The expected answer is the set of lines in the data below between the line holding "met3,3.3,4880,3.31,245" and the line holding "run 4 | 0.869", inclusive, written out exactly.

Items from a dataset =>
┄┄┄┄┄┄
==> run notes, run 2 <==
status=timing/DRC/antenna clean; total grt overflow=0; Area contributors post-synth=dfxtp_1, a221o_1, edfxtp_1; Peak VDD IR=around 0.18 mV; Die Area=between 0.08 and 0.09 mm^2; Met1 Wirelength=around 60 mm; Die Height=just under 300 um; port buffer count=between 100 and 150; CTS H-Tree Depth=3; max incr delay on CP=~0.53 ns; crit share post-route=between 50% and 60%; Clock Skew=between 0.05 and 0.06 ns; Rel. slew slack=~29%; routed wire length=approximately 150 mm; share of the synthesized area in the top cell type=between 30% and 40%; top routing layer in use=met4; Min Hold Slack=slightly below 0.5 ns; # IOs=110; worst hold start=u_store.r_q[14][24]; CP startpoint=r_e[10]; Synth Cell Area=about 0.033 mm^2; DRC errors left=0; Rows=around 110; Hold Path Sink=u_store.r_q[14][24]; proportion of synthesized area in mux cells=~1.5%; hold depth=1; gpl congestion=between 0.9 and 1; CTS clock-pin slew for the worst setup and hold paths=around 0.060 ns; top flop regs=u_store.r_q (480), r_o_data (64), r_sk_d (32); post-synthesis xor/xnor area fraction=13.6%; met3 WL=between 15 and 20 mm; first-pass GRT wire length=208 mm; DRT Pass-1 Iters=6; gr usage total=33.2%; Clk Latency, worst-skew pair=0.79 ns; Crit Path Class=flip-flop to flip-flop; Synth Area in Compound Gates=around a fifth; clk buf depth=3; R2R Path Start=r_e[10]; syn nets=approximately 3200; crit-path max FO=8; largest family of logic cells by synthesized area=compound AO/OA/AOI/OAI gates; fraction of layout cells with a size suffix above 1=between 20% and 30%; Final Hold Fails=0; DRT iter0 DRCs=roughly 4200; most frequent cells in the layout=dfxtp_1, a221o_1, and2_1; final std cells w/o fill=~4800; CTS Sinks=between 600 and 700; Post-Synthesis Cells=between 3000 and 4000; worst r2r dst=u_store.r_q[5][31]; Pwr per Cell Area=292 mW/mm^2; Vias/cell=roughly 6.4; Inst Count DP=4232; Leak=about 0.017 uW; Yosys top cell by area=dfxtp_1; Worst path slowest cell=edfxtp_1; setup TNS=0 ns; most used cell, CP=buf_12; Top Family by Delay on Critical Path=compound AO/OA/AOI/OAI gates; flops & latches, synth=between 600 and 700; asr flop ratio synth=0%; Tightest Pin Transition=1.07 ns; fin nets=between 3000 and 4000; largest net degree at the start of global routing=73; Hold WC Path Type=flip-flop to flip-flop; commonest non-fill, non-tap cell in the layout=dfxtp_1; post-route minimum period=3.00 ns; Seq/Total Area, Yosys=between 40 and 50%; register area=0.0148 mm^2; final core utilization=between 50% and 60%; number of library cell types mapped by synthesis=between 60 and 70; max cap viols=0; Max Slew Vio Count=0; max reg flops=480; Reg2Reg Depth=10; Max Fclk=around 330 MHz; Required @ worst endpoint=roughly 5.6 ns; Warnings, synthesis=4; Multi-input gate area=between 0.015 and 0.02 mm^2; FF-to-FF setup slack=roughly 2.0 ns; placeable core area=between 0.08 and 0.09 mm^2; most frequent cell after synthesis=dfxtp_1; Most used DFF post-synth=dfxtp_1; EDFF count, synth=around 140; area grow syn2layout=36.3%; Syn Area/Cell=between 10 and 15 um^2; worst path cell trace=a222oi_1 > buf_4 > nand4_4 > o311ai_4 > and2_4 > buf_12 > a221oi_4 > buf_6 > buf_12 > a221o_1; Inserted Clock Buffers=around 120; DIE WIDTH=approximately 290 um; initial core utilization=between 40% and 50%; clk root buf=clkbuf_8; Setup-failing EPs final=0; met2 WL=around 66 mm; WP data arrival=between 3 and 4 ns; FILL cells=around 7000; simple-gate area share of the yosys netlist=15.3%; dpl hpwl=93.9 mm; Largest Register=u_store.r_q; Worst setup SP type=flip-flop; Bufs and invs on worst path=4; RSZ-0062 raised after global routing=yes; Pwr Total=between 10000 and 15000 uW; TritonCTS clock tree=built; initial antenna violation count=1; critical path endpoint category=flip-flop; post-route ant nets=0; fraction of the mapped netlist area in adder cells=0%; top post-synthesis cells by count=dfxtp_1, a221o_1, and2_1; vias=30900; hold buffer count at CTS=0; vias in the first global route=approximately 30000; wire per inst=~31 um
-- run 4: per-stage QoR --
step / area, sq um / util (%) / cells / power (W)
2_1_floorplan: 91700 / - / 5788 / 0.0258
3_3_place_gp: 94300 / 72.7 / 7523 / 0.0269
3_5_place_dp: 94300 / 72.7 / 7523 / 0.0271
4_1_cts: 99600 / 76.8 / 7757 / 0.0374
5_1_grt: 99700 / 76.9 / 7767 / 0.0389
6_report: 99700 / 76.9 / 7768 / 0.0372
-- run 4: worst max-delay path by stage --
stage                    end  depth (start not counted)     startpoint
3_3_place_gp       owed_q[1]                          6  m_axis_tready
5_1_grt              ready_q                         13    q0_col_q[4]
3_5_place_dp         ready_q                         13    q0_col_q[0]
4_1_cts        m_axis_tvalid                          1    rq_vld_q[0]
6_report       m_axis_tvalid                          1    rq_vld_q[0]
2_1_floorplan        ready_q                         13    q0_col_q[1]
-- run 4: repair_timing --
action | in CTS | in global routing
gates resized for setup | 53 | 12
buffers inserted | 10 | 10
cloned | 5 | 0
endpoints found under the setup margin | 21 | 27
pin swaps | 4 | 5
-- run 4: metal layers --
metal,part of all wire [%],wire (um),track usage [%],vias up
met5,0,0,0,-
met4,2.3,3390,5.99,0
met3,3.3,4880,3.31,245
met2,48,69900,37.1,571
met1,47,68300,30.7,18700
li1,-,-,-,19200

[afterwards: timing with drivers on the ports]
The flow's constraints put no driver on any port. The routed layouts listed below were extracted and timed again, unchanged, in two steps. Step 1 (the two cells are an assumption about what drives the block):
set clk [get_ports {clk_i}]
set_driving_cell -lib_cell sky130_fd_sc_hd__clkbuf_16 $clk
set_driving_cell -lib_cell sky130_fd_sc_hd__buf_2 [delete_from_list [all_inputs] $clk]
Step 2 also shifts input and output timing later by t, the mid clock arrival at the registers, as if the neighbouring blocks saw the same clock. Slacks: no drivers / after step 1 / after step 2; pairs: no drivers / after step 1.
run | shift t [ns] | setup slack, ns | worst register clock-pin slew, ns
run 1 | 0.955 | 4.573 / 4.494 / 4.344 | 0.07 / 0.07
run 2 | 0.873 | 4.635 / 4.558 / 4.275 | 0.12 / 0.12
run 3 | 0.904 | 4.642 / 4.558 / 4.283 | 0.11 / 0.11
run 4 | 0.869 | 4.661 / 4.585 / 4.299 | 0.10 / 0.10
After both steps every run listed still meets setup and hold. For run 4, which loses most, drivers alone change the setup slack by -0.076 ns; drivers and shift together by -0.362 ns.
This is an optimization exercise on Yosys and OpenROAD, whose aim is small area, a short achievable clock period and few clock cycles per item, not a production implementation.
At most, simulation tests tie the RTL to the original design; equivalence was not proved.
Power is estimated from default activity; no workload was simulated.

==> job 5075: inputs <==
==> flow/design.v <==
`default_nettype none
package rv_core_pkg;
  localparam int XLEN = 32;
  localparam logic [XLEN-1:0] RESET_PC = '0;
  localparam logic [4:0] OPCODE_OP     = 5'b01100;
  localparam logic [4:0] OPCODE_OP_IMM = 5'b00100;
  localparam logic [4:0] OPCODE_LUI    = 5'b01101;
  localparam logic [4:0] OPCODE_AUIPC  = 5'b00101;
  localparam logic [4:0] OPCODE_JAL    = 5'b11011;
  localparam logic [4:0] OPCODE_JALR   = 5'b11001;
  localparam logic [4:0] OPCODE_BRANCH = 5'b11000;
  localparam logic [2:0] FUNCT3_ADD  = 3'b000;
  localparam logic [2:0] FUNCT3_SLL  = 3'b001;
  localparam logic [2:0] FUNCT3_SLT  = 3'b010;
  localparam logic [2:0] FUNCT3_SLTU = 3'b011;
  localparam logic [2:0] FUNCT3_XOR  = 3'b100;
  localparam logic [2:0] FUNCT3_SR   = 3'b101;
  localparam logic [2:0] FUNCT3_OR   = 3'b110;
  localparam logic [2:0] FUNCT3_AND  = 3'b111;
  localparam logic [2:0] FUNCT3_BEQ  = 3'b000;
  localparam logic [2:0] FUNCT3_BNE  = 3'b001;
  localparam logic [2:0] FUNCT3_BLT  = 3'b100;
  localparam logic [2:0] FUNCT3_BGE  = 3'b101;
  localparam logic [2:0] FUNCT3_BLTU = 3'b110;
  localparam logic [2:0] FUNCT3_BGEU = 3'b111;
  typedef logic [XLEN-1:0] word_t;
  typedef logic [4:0]      reg_addr_t;
  typedef struct packed {
    word_t pc;
    word_t inst;
  } fetch_t;
  typedef struct packed {
    logic [4:0] opcode;
    logic [2:0] funct3;
    reg_addr_t  rs1_addr;
    reg_addr_t  rs2_addr;
    reg_addr_t  rd_addr;
    logic       rd_wb;
    word_t      imm;
    logic [2:0] alu_op;
    logic       alu_alternate;
    logic       src1_is_pc;
    logic       src1_is_zero;
    logic       src2_is_imm;
  } decoded_t;
  typedef struct packed {
    word_t     pc;
    word_t     inst;
    reg_addr_t rd_addr;
    logic      rd_wb;
    word_t     rd_data;
    word_t     npc;
  } commit_t;
endpackage
`default_nettype wire
`timescale 1ns/1ns
`default_nettype none
module rv_regfile (
  input  wire                     clk,
  input  wire                     nrst,
  input  rv_core_pkg::reg_addr_t  i_rs1_addr,
  input  wire                     i_rs1_en,
  input  rv_core_pkg::reg_addr_t  i_rs2_addr,
  input  wire                     i_rs2_en,
  input  wire                     i_we,
  input  rv_core_pkg::reg_addr_t  i_rd_addr,
  input  rv_core_pkg::word_t      i_rd_data,
  output rv_core_pkg::word_t      o_rs1_data,
  output rv_core_pkg::word_t      o_rs2_data
);
  rv_core_pkg::word_t regs [1:31];
  logic [31:1]        valid;
  logic [31:1]        sel1, sel2, wsel;
  always_comb begin
    for (int i = 1; i < 32; i++) begin
      sel1[i] = i_rs1_en && valid[i] && (i_rs1_addr == 5'(i));
      sel2[i] = i_rs2_en && valid[i] && (i_rs2_addr == 5'(i));
      wsel[i] = i_we && (i_rd_addr == 5'(i));
    end
  end
  always_ff @(posedge clk) begin
    if (!nrst) begin
      valid <= '0;
    end else begin
      valid <= valid | wsel;
    end
  end
  always_ff @(posedge clk) begin
    for (int i = 1; i < 32; i++) begin
      if (wsel[i]) begin
        regs[i] <= i_rd_data;
      end
    end
  end
  always_comb begin
    o_rs1_data = '0;
    o_rs2_data = '0;
    for (int i = 1; i < 32; i++) begin
      o_rs1_data = o_rs1_data | ({32{sel1[i]}} & regs[i]);
      o_rs2_data = o_rs2_data | ({32{sel2[i]}} & regs[i]);
    end
  end
endmodule
`default_nettype wire
`timescale 1ns/1ns
`default_nettype none
module rv_execute (
  input  rv_core_pkg::word_t  i_inst,
  input  rv_core_pkg::word_t  i_pc,
  input  rv_core_pkg::word_t  i_a,
  input  rv_core_pkg::word_t  i_b,
  output rv_core_pkg::word_t  o_rd_data,
  output rv_core_pkg::word_t  o_npc
);
  rv_core_pkg::word_t x;
  logic [2:0]         f3;
  logic               is_op, is_br, is_jal, is_jalr, sub, sra;
  rv_core_pkg::word_t a, b, b_add, imm_u, imm_t, sum, tgt, pc4;
  rv_core_pkg::word_t shr, shl, alu;
  logic signed [32:0] shr_x;
  logic [31:0]        lt_t [0:5];
  logic [31:0]        eq_t [0:5];
  logic               ltu, lts, eq, cond, taken, slt;
  assign x  = i_inst;
  assign f3 = x[14:12];
  assign is_op   = x[5] & x[4] & ~x[2];
  assign is_br   = x[6] & ~x[2];
  assign is_jal  = x[3];
  assign is_jalr = x[6] & ~x[3] & x[2];
  assign sub     = is_op && f3 == 3'b000 && x[30];
  assign sra     = x[30];
  assign imm_u = {x[31:12], 12'h000};
  always_comb begin
    if (!x[2]) imm_t = {{20{x[31]}}, x[7], x[30:25], x[11:8], 1'b0};
    else if (x[3]) imm_t = {{12{x[31]}}, x[19:12], x[20], x[30:21], 1'b0};
    else imm_t = imm_u;
  end
  assign a     = i_a;
  assign b     = i_b;
  assign b_add = b ^ {32{sub}};
  assign sum   = a + b_add + {31'd0, sub};
  assign tgt   = i_pc + imm_t;
  always_comb begin
    lt_t[0] = {1'b0, ~a[30:0] & b[30:0]};
    eq_t[0] = {1'b1, ~(a[30:0] ^ b[30:0])};
    for (int l = 0; l < 5; l++) begin
      lt_t[l + 1] = '0;
      eq_t[l + 1] = '0;
      for (int k = 0; k < (32 >> (l + 1)); k++) begin
        lt_t[l + 1][k] = lt_t[l][2 * k + 1] | (eq_t[l][2 * k + 1] & lt_t[l][2 * k]);
        eq_t[l + 1][k] = eq_t[l][2 * k + 1] & eq_t[l][2 * k];
      end
    end
  end
  assign eq  = ~(a[31] ^ b[31]) & eq_t[5][0];
  assign ltu = (~a[31] & b[31]) | (~(a[31] ^ b[31]) & lt_t[5][0]);
  assign lts = (a[31] & ~b[31]) | (~(a[31] ^ b[31]) & lt_t[5][0]);
  assign slt = f3[0] ? ltu : lts;
  always_comb begin
    cond  = f3[2] ? (f3[1] ? ltu : lts) : eq;
    taken = cond ^ f3[0];
  end
  assign shr_x = $signed({sra & a[31], a}) >>> b[4:0];
  assign shr   = shr_x[31:0];
  assign shl = a << b[4:0];
  always_comb begin
    case (f3)
      3'b000:  alu = sum;
      3'b001:  alu = shl;
      3'b010:  alu = {31'd0, slt};
      3'b011:  alu = {31'd0, slt};
      3'b100:  alu = a ^ b;
      3'b101:  alu = shr;
      3'b110:  alu = a | b;
      default: alu = a & b;
    endcase
  end
  assign pc4 = i_pc + 32'd4;
  always_comb begin
    if (!x[2]) o_rd_data = alu;
    else if (x[6]) o_rd_data = pc4;
    else if (x[5]) o_rd_data = imm_u;
    else o_rd_data = tgt;
  end
  always_comb begin
    if (is_jalr) o_npc = {sum[31:1], 1'b0};
    else if (is_jal || (is_br && taken)) o_npc = tgt;
    else o_npc = pc4;
  end
endmodule
`default_nettype wire
`timescale 1ns/1ns
`default_nettype none
module rv_core_top (
  input  wire                   clk,
  input  wire                   nrst,
  input  wire                   i_fetch_ack,
  input  rv_core_pkg::word_t    i_fetch_inst,
  input  wire                   i_commit_ack,
  output logic                  o_fetch_req,
  output rv_core_pkg::word_t    o_fetch_pc,
  output logic                  o_commit_req,
  output rv_core_pkg::commit_t  o_commit
);
  logic               s_exec, s_commit;
  rv_core_pkg::word_t pc;
  rv_core_pkg::word_t inst_q, a_q, b_q, rd_q, npc_q;
  rv_core_pkg::word_t x, rs1_data, rs2_data, b_d, rd_data, npc;
  logic               rs2_en, rd_wb;
  assign o_fetch_req  = !s_exec && !s_commit && !i_fetch_ack && !i_commit_ack;
  assign o_commit_req = s_commit && !i_commit_ack;
  always_ff @(posedge clk) begin
    if (!nrst) begin
      s_exec   <= 1'b0;
      s_commit <= 1'b0;
    end else begin
      s_exec <= !s_exec && !s_commit && i_fetch_ack;
      if (s_exec) begin
        s_commit <= 1'b1;
      end else if (s_commit && i_commit_ack) begin
        s_commit <= 1'b0;
      end
    end
  end
  assign x      = i_fetch_inst;
  assign rs2_en = x[5] & ~x[2];                  
  rv_regfile u_regfile (
    .clk        (clk),
    .nrst       (nrst),
    .i_rs1_addr (x[19:15]),
    .i_rs1_en   (1'b1),
    .i_rs2_addr (x[24:20]),
    .i_rs2_en   (rs2_en),
    .i_we       (s_commit && rd_wb),
    .i_rd_addr  (inst_q[11:7]),
    .i_rd_data  (rd_q),
    .o_rs1_data (rs1_data),
    .o_rs2_data (rs2_data)
  );
  assign b_d = rs2_en ? rs2_data : {{20{x[31]}}, x[31:20]};
  always_ff @(posedge clk) begin
    if (!s_exec && !s_commit) begin
      inst_q <= x;
      a_q    <= rs1_data;
      b_q    <= b_d;
    end
  end
  rv_execute u_execute (
    .i_inst    (inst_q),
    .i_pc      (pc),
    .i_a       (a_q),
    .i_b       (b_q),
    .o_rd_data (rd_data),
    .o_npc     (npc)
  );
  always_ff @(posedge clk) begin
    if (!s_commit) begin
      rd_q  <= rd_data;
      npc_q <= npc;
    end
  end
  assign rd_wb = (inst_q[11:7] != 5'd0) && !(inst_q[6] && !inst_q[2]);
  always_ff @(posedge clk) begin
    if (!nrst) begin
      pc <= rv_core_pkg::RESET_PC;
    end else if (s_commit && i_commit_ack) begin
      pc <= {npc_q[31:1], 1'b0};
    end
  end
  assign o_fetch_pc       = pc;
  assign o_commit.pc      = pc;
  assign o_commit.inst    = inst_q;
  assign o_commit.rd_addr = inst_q[11:7];
  assign o_commit.rd_wb   = rd_wb;
  assign o_commit.rd_data = rd_q;
  assign o_commit.npc     = npc_q;
endmodule
`default_nettype wire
┄┄┄┄┄┄
OUTPUT OF THE TASK =>
met3,3.3,4880,3.31,245
met2,48,69900,37.1,571
met1,47,68300,30.7,18700
li1,-,-,-,19200

[afterwards: timing with drivers on the ports]
The flow's constraints put no driver on any port. The routed layouts listed below were extracted and timed again, unchanged, in two steps. Step 1 (the two cells are an assumption about what drives the block):
set clk [get_ports {clk_i}]
set_driving_cell -lib_cell sky130_fd_sc_hd__clkbuf_16 $clk
set_driving_cell -lib_cell sky130_fd_sc_hd__buf_2 [delete_from_list [all_inputs] $clk]
Step 2 also shifts input and output timing later by t, the mid clock arrival at the registers, as if the neighbouring blocks saw the same clock. Slacks: no drivers / after step 1 / after step 2; pairs: no drivers / after step 1.
run | shift t [ns] | setup slack, ns | worst register clock-pin slew, ns
run 1 | 0.955 | 4.573 / 4.494 / 4.344 | 0.07 / 0.07
run 2 | 0.873 | 4.635 / 4.558 / 4.275 | 0.12 / 0.12
run 3 | 0.904 | 4.642 / 4.558 / 4.283 | 0.11 / 0.11
run 4 | 0.869 | 4.661 / 4.585 / 4.299 | 0.10 / 0.10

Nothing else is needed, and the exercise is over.